Exercise prompt:
Some of the lines below need repeating. Reproduce exactly those between the lines holding "max reg2reg,bitn[0],bitn[2],7" and "a21oi_1 | 14 | 14", inclusive.

Source material:

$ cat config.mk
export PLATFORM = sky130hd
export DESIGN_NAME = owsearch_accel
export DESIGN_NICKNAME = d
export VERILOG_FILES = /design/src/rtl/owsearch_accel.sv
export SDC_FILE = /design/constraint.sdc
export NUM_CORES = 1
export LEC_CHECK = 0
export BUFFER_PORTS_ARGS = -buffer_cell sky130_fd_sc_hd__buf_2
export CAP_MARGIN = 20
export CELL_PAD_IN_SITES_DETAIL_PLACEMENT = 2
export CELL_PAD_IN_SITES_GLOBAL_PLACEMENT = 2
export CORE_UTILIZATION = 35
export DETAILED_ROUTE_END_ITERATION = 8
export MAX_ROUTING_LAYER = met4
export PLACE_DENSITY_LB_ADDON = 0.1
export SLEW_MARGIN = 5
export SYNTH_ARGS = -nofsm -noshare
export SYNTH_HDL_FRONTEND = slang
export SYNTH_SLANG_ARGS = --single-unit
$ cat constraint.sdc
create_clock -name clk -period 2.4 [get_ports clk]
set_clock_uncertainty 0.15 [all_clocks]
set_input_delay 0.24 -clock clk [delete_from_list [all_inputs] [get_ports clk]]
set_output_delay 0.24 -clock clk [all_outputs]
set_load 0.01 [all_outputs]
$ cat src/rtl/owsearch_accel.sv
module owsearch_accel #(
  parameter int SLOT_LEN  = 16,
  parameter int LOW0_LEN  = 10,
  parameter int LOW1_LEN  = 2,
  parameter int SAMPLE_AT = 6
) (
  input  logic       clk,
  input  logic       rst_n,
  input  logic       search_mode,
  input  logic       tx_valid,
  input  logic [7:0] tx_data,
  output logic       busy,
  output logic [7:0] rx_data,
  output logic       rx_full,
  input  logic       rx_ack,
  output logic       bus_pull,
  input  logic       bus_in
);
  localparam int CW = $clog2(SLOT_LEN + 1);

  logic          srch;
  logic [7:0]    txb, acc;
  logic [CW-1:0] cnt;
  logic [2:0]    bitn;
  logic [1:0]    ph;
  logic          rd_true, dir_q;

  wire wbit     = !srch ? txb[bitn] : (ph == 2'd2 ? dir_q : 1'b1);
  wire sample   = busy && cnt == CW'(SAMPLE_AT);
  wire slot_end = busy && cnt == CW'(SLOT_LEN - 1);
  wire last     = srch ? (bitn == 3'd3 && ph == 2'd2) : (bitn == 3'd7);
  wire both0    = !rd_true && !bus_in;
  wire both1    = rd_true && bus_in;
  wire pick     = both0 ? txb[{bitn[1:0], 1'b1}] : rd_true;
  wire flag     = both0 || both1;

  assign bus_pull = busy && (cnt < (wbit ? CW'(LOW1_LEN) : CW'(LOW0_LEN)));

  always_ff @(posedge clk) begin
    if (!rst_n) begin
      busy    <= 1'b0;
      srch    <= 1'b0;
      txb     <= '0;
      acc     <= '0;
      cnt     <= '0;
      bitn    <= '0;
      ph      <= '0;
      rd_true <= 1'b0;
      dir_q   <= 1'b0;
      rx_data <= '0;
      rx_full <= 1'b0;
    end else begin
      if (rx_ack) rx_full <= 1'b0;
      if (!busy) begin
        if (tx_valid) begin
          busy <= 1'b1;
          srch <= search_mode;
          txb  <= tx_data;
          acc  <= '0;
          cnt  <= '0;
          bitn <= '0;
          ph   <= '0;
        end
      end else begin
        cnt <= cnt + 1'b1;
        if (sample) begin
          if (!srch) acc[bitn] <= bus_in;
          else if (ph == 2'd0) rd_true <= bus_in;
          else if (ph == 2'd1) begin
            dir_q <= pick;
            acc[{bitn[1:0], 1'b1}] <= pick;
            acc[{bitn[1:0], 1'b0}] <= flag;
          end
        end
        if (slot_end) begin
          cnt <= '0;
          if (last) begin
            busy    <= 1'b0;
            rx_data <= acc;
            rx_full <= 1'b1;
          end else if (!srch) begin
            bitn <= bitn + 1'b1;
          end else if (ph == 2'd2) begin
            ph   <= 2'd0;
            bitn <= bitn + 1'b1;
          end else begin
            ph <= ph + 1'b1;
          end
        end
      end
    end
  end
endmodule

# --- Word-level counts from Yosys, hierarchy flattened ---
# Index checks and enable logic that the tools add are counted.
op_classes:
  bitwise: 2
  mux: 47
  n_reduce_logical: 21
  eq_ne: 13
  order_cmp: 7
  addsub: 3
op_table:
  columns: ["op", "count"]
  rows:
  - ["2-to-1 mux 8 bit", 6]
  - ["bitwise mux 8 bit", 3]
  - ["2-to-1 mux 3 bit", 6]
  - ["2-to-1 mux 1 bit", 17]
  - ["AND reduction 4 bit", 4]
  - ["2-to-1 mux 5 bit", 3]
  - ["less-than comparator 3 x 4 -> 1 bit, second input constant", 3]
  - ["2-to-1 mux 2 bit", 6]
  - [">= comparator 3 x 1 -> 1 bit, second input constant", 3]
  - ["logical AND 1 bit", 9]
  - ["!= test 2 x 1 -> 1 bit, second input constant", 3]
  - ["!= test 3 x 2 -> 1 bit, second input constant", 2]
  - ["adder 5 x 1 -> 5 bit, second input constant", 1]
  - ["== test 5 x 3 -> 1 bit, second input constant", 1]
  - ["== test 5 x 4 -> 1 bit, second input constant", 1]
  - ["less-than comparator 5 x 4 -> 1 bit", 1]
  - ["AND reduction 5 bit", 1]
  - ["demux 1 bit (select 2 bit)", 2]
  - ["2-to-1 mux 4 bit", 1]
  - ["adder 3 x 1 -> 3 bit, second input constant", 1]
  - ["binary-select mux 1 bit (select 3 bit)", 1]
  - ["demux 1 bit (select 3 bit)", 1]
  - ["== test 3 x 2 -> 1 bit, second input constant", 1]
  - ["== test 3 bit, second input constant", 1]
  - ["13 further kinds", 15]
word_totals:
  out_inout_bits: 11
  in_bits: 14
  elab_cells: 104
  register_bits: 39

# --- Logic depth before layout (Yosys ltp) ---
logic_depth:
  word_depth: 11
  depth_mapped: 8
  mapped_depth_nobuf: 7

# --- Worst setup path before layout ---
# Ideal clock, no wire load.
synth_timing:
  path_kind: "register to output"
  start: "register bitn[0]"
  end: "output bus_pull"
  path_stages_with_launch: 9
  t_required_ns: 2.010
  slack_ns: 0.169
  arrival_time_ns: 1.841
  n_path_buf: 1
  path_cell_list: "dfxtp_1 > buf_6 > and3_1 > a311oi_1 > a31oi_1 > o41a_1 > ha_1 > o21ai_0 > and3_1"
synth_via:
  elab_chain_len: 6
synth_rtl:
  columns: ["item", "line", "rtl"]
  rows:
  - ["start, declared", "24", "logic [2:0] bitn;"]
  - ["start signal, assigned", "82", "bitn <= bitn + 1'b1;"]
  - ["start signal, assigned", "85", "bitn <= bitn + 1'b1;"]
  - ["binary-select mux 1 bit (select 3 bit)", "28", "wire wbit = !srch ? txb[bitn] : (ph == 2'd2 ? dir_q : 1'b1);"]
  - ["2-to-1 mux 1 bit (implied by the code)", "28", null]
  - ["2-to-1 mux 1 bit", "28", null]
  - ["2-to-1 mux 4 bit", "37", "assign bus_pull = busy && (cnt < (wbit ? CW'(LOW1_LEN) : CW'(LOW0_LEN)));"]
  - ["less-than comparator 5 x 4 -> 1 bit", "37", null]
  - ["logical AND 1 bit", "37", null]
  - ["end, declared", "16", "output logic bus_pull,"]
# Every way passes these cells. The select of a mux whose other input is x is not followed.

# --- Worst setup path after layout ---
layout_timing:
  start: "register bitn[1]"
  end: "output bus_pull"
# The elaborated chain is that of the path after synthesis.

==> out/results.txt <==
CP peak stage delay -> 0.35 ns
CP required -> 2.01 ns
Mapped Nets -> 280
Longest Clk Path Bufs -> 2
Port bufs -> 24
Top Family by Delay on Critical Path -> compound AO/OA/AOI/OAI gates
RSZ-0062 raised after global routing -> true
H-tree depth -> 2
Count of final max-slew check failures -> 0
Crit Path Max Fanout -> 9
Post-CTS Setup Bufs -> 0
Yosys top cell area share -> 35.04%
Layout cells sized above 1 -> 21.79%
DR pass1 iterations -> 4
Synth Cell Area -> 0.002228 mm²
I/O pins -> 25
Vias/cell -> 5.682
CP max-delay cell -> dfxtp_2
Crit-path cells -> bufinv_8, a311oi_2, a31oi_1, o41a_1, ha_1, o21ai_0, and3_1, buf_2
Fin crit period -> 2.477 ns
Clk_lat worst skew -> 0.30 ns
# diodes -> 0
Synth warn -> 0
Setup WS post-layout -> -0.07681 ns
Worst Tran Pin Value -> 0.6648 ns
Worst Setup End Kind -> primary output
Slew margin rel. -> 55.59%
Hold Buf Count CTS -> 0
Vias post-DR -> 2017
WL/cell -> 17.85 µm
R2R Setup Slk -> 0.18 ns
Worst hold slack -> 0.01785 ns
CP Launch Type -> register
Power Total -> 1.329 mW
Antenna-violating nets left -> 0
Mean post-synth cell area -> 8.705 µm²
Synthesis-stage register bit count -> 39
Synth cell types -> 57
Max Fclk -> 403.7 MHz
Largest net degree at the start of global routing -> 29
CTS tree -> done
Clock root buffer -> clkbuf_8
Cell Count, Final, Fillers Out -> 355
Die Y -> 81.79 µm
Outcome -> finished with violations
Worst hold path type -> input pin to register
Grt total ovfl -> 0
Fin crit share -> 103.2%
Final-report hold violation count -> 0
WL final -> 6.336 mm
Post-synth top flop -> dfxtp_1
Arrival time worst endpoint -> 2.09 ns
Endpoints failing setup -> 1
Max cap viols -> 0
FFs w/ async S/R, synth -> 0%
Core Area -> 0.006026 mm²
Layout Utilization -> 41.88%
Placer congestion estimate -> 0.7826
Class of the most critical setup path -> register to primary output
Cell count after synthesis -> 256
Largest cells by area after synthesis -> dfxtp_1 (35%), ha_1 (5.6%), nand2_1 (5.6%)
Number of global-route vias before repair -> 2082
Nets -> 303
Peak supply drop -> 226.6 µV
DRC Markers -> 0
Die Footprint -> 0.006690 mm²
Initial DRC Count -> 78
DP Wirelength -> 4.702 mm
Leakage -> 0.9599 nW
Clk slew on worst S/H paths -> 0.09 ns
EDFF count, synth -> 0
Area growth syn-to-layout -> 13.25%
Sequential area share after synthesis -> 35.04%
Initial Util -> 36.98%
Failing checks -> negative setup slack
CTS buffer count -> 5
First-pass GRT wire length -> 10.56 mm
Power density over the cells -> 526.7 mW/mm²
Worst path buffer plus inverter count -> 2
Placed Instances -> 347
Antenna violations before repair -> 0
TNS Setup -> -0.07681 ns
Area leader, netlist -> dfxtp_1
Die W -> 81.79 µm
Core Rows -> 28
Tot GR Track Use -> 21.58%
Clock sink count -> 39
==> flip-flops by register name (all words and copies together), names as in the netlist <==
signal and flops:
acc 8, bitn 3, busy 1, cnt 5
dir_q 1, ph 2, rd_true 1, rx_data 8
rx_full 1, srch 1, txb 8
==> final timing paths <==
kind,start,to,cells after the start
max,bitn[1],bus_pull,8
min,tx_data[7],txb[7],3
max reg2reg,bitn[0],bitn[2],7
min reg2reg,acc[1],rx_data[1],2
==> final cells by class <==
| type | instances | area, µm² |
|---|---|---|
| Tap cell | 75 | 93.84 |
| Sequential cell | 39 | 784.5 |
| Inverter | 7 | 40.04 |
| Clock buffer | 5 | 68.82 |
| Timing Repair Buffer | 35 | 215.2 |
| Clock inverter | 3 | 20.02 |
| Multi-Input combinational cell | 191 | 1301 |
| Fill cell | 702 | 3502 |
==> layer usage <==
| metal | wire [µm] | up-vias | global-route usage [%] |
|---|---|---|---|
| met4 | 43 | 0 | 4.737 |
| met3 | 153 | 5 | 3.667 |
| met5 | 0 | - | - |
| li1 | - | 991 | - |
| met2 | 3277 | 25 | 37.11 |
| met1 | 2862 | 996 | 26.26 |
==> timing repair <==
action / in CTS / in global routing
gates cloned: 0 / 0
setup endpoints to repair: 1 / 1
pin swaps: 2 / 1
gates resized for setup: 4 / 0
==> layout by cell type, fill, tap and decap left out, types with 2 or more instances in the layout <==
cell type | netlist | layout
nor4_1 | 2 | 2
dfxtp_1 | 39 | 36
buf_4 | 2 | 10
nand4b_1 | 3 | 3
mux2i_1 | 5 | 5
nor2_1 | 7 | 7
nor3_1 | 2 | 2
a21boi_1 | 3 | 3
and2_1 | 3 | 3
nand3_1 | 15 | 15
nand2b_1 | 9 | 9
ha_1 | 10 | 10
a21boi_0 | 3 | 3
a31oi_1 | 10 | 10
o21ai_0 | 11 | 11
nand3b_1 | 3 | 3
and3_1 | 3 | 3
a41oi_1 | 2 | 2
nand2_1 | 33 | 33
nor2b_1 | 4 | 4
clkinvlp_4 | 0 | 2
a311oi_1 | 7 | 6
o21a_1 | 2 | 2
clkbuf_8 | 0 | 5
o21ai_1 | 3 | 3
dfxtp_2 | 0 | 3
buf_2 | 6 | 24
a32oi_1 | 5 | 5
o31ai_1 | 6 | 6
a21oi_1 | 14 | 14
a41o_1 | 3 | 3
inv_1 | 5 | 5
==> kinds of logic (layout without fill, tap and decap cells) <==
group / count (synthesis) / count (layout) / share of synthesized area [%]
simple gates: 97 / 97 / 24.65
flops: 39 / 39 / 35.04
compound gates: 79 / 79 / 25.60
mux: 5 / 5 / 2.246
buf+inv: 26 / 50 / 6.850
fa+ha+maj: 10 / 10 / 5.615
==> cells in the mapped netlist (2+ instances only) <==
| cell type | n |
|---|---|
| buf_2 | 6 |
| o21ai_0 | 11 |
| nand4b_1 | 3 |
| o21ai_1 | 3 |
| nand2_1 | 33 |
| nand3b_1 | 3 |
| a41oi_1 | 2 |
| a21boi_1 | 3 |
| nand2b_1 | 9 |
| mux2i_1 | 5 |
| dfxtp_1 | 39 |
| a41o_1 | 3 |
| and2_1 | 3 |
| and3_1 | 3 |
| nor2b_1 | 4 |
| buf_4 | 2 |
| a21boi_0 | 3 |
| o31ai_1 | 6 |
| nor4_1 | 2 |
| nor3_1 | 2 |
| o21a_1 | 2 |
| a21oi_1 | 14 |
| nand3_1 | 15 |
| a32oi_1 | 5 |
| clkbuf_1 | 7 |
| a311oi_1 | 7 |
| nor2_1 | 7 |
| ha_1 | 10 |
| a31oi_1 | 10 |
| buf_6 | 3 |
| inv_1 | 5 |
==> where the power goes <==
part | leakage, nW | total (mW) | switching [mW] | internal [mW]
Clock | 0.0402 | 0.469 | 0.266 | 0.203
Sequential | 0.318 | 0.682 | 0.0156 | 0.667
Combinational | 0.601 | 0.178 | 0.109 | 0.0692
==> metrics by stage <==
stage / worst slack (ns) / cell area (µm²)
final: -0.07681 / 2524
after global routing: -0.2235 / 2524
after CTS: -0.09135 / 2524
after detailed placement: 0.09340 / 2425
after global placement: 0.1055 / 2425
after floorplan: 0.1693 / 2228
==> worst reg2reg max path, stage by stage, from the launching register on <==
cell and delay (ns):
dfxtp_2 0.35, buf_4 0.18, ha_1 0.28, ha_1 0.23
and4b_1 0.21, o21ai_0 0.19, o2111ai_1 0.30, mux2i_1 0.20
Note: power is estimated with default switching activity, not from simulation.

--

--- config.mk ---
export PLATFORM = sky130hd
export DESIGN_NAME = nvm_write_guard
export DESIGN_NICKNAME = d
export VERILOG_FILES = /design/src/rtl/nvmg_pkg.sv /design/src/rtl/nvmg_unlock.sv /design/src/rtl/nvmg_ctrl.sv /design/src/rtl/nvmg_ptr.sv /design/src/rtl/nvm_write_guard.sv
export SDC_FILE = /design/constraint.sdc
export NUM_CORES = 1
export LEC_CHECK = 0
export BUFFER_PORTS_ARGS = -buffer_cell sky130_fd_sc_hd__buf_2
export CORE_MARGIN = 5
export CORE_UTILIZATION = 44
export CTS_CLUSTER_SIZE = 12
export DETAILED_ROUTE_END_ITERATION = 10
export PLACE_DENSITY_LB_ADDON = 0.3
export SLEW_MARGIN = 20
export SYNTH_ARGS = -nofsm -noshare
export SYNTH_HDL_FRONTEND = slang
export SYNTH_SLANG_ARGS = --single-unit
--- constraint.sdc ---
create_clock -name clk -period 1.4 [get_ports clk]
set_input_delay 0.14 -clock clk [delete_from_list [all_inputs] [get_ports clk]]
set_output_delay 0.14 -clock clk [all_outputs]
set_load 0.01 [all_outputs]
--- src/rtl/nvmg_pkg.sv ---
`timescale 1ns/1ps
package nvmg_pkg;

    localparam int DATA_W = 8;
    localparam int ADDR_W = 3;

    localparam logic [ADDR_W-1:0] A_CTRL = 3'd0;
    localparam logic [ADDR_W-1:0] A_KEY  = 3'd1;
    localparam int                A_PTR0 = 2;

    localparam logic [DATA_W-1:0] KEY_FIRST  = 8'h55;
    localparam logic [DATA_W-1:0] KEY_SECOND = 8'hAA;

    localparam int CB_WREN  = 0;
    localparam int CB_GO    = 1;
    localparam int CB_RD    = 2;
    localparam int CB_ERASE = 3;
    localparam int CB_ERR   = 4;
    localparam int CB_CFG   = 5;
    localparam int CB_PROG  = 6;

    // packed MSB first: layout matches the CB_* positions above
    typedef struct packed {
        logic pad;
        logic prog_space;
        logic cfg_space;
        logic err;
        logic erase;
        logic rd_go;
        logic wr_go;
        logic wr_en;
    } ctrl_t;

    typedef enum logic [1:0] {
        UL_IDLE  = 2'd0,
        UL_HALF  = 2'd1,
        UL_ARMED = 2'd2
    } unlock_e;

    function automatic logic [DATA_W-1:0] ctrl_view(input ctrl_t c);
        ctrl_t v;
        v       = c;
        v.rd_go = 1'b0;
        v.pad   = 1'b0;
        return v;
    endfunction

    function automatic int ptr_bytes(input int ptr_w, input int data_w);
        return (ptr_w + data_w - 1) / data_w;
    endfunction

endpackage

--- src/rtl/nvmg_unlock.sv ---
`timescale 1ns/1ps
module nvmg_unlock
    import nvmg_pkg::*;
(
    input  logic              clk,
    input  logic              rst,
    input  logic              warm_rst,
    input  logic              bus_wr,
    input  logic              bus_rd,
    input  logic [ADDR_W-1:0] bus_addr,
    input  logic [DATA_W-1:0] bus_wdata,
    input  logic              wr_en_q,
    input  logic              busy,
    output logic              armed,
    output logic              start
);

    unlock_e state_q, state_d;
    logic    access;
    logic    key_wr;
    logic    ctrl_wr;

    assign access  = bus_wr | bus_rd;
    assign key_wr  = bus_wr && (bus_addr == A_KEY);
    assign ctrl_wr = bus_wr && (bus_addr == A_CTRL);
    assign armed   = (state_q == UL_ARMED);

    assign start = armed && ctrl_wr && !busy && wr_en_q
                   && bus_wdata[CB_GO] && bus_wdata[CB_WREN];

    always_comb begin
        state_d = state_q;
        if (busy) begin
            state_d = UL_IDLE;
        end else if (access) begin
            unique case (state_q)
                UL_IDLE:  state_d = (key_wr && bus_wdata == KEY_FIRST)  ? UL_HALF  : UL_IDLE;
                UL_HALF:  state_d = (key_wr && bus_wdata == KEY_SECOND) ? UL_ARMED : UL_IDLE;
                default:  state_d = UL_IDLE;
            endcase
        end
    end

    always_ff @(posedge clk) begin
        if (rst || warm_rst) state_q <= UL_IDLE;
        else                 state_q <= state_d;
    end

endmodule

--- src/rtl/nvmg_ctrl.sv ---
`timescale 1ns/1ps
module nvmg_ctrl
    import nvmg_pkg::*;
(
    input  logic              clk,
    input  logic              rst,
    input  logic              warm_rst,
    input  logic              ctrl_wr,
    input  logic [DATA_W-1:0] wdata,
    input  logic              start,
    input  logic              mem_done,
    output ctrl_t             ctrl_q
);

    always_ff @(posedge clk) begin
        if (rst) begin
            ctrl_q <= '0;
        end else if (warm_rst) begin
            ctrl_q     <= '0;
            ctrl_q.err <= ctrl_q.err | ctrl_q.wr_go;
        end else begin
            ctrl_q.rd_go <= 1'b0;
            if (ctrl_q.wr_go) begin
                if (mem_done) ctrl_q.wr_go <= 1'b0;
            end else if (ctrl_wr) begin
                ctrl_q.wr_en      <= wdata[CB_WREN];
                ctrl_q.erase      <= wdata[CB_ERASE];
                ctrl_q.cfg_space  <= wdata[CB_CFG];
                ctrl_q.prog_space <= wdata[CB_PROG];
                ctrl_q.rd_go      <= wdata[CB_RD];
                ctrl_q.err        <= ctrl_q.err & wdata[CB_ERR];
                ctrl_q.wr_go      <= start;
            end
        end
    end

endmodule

Reply to the task:
max reg2reg,bitn[0],bitn[2],7
min reg2reg,acc[1],rx_data[1],2
==> final cells by class <==
| type | instances | area, µm² |
|---|---|---|
| Tap cell | 75 | 93.84 |
| Sequential cell | 39 | 784.5 |
| Inverter | 7 | 40.04 |
| Clock buffer | 5 | 68.82 |
| Timing Repair Buffer | 35 | 215.2 |
| Clock inverter | 3 | 20.02 |
| Multi-Input combinational cell | 191 | 1301 |
| Fill cell | 702 | 3502 |
==> layer usage <==
| metal | wire [µm] | up-vias | global-route usage [%] |
|---|---|---|---|
| met4 | 43 | 0 | 4.737 |
| met3 | 153 | 5 | 3.667 |
| met5 | 0 | - | - |
| li1 | - | 991 | - |
| met2 | 3277 | 25 | 37.11 |
| met1 | 2862 | 996 | 26.26 |
==> timing repair <==
action / in CTS / in global routing
gates cloned: 0 / 0
setup endpoints to repair: 1 / 1
pin swaps: 2 / 1
gates resized for setup: 4 / 0
==> layout by cell type, fill, tap and decap left out, types with 2 or more instances in the layout <==
cell type | netlist | layout
nor4_1 | 2 | 2
dfxtp_1 | 39 | 36
buf_4 | 2 | 10
nand4b_1 | 3 | 3
mux2i_1 | 5 | 5
nor2_1 | 7 | 7
nor3_1 | 2 | 2
a21boi_1 | 3 | 3
and2_1 | 3 | 3
nand3_1 | 15 | 15
nand2b_1 | 9 | 9
ha_1 | 10 | 10
a21boi_0 | 3 | 3
a31oi_1 | 10 | 10
o21ai_0 | 11 | 11
nand3b_1 | 3 | 3
and3_1 | 3 | 3
a41oi_1 | 2 | 2
nand2_1 | 33 | 33
nor2b_1 | 4 | 4
clkinvlp_4 | 0 | 2
a311oi_1 | 7 | 6
o21a_1 | 2 | 2
clkbuf_8 | 0 | 5
o21ai_1 | 3 | 3
dfxtp_2 | 0 | 3
buf_2 | 6 | 24
a32oi_1 | 5 | 5
o31ai_1 | 6 | 6
a21oi_1 | 14 | 14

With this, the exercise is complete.